Habits : From Cobwebs to Cables

November 3, 2010

Pearly Whites 75/100
Creative Commons License photo credit: ShellyS

Habits are everywhere

Good and bad, useful and useless, helpful and destructive, we all live with multitudes of habits from the moment we wake until we drift off, and from birth through death.

Habits allow actions to become automatic, therefore reducing active thinking on things we do often.  We brush our teeth, pet the dog, call a friend while baking, swing by the drive through.   We do things for ourselves, our jobs, families and communities through habit a lot of the time.

Almost all habits serve us in some way

Good habits like brushing our teeth or smelling the milk before pouring keep us healthy and presentable.

Creative Commons License photo credit: Andy Woo

Bad habits like smoking and belching have certain positive elements too – the relaxation and nicotine high from smoking, the gas relief from a big burp.

Even the habit of doing nothing, or surfing the internet, or vegging out in front of garbage TV serves a purpose of relaxation and letting go.

Good or bad, Habits are hard to change

Most of our habits are built up from years of repetition, along with the positive reinforcement from whatever benefits are associated with that habit (even if the habit has other negative consequences too).

Cobwebs and Cables : a blessing and a curse

I’ve always loved this :

“Habits are at first cobwebs, then cables. ” ~Spanish Proverb

The good side of habits is that once established, they want to stick around.  So if you’re habituated to drinking lots of water, and stop for some reason, it’s pretty easy to go back to it.

The bad side, of course, is when you want to STOP a bad habit – it can be wickedly hard to do, especially if the habit you want to change has been around for a long time, or is bringing you lots of  ‘benefits’.

Succeeding in hard things is one of life’s great pleasures,  and changing your habits feels great when you succeed, but it’s often a long, hard battle, and setbacks are common.

There are few things in life as hard to change as our habits

Hard doesn’t mean impossible.  I’m sure you can think of habits you’ve changed over the years.

I spent about 25 years of my life waking to alarm clocks using the “snooze” feature.  I would hit and re-hit and re-hit that button, usually waking fitfully in 9 minute intervals for 30 or 60 minutes (often until the snooze would expire). I did this through siblings, roommates, boyfriends and well into my marriage.  My husband, however, does not use the snooze feature and I started to realize it was really unfair to him.  About 18 months ago I decided to stop “snoozing”.  I would think about when I REALLY needed to be up, and set the alarm for that time.  The first few times were tough, but after that it got easier, and my husband appreciated my efforts, and before long “snoozing” was behind me.
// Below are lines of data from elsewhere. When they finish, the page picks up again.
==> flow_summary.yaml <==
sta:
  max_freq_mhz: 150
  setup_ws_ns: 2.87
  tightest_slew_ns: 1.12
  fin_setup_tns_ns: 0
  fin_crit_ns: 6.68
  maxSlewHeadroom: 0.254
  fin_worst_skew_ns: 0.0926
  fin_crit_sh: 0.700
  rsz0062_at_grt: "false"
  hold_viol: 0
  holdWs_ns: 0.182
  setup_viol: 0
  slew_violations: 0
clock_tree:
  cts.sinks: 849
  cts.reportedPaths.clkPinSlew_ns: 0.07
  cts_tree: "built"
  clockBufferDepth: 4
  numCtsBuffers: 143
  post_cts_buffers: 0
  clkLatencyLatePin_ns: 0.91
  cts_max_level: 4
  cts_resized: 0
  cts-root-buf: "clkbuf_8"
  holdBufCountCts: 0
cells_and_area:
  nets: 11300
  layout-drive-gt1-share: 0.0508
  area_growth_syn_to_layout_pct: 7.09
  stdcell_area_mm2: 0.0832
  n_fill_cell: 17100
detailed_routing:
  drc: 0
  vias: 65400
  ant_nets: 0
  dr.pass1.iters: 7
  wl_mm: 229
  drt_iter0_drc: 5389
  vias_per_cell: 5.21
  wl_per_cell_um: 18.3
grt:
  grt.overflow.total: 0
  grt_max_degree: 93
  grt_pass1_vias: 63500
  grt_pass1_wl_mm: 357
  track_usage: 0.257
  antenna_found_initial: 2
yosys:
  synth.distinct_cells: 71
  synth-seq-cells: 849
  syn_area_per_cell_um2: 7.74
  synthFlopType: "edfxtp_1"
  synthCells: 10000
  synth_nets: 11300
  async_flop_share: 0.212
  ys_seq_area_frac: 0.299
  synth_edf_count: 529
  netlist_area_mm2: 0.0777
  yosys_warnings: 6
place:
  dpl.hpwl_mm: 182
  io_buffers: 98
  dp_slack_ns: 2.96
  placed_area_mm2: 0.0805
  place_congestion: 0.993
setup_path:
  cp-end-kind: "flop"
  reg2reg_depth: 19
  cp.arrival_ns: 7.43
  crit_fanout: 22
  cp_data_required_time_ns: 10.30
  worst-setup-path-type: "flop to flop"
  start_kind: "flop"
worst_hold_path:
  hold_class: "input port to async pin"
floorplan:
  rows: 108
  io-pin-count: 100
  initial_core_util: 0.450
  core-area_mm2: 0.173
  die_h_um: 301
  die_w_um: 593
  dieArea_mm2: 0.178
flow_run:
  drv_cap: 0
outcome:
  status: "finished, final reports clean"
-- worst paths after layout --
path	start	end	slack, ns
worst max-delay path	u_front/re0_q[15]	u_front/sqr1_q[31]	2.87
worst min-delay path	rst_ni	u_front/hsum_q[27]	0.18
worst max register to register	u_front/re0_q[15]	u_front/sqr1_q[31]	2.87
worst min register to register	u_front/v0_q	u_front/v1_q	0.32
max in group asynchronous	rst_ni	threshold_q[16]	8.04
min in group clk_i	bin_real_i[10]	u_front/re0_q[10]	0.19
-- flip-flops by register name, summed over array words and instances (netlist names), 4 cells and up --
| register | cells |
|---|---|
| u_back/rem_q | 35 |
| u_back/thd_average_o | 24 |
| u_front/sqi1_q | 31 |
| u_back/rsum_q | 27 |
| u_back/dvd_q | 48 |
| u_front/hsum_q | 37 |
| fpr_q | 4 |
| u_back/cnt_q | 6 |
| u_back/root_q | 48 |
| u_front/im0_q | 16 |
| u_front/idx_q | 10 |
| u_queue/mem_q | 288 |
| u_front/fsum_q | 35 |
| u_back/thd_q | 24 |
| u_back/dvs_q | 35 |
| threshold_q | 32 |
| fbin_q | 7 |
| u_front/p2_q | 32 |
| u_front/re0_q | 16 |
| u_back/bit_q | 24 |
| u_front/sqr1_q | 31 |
### config.mk
export PLATFORM = sky130hd
export DESIGN_NAME = ascii_gain_command_parser
export DESIGN_NICKNAME = d
export VERILOG_FILES = /design/src/agcp_pkg.sv /design/src/ascii_gain_command_parser.sv
export SDC_FILE = /design/constraint.sdc
export NUM_CORES = 1
export LEC_CHECK = 0
export ABC_AREA = 1
export ABC_CLOCK_PERIOD_IN_PS = 7800
export BUFFER_PORTS_ARGS = -buffer_cell sky130_fd_sc_hd__buf_2
export CAP_MARGIN = 20
export CORE_ASPECT_RATIO = 0.7
export CORE_MARGIN = 3
export CORE_UTILIZATION = 33
export CTS_BUF_LIST = sky130_fd_sc_hd__clkbuf_2
export CTS_CLUSTER_DIAMETER = 100
export DETAILED_ROUTE_END_ITERATION = 7
export HOLD_SLACK_MARGIN = 0.12
export PLACE_DENSITY_LB_ADDON = 0.08
export SLEW_MARGIN = 20
export SYNTH_ARGS = -nofsm -noshare
export SYNTH_HDL_FRONTEND = slang
export SYNTH_SLANG_ARGS = --single-unit
export TNS_END_PERCENT = 50
### constraint.sdc
create_clock -name clock -period 7.8 [get_ports clock]
set_input_delay 0.78 -clock clock [delete_from_list [all_inputs] [get_ports clock]]
set_output_delay 0.78 -clock clock [all_outputs]
set_load 0.05 [all_outputs]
I have plenty of other habits I’ve changed.

And even more that I’d like to change in the future…

But right now my sights are set on one habit in particular : Getting Regular Exercise

My next new habit : getting regular exercise

I’m going to explore more about habit change in upcoming posts using this “regular exercise” habit as my case study.

I’ve apparently chosen a doozy, because habit experts say that it’s easier to change habits of things you do EVERY day (and that’s not my exercise goal).   It’s also complex, because I have many things I like to do besides exercise (you could interpret that as “many excuses…”).  I basically have a lot to work on to make “regular exercise” a regular habit, and I think it will be useful for me to think it through in a series of posts.  (Don’t worry – I know most of my accomplishment of this goal has to be done actually exercising, not by thinking & blogging!).

Some good habit resources :

I’ve been a habit-article junkie for many years now, and I’ve read quite a lot about habits and personal change, some of it for work, some of it for my weight, some for other personal development things.

Probably the best thing I’ve read in the past several years is the book “Switch” by Chip and Dan Heath.  Lots of good ideas have come to me from “simplicity” books, and I’m also continually picking up new ideas from the blog Zen Habits.

Any habits you’re working to change?  Any good resources to share?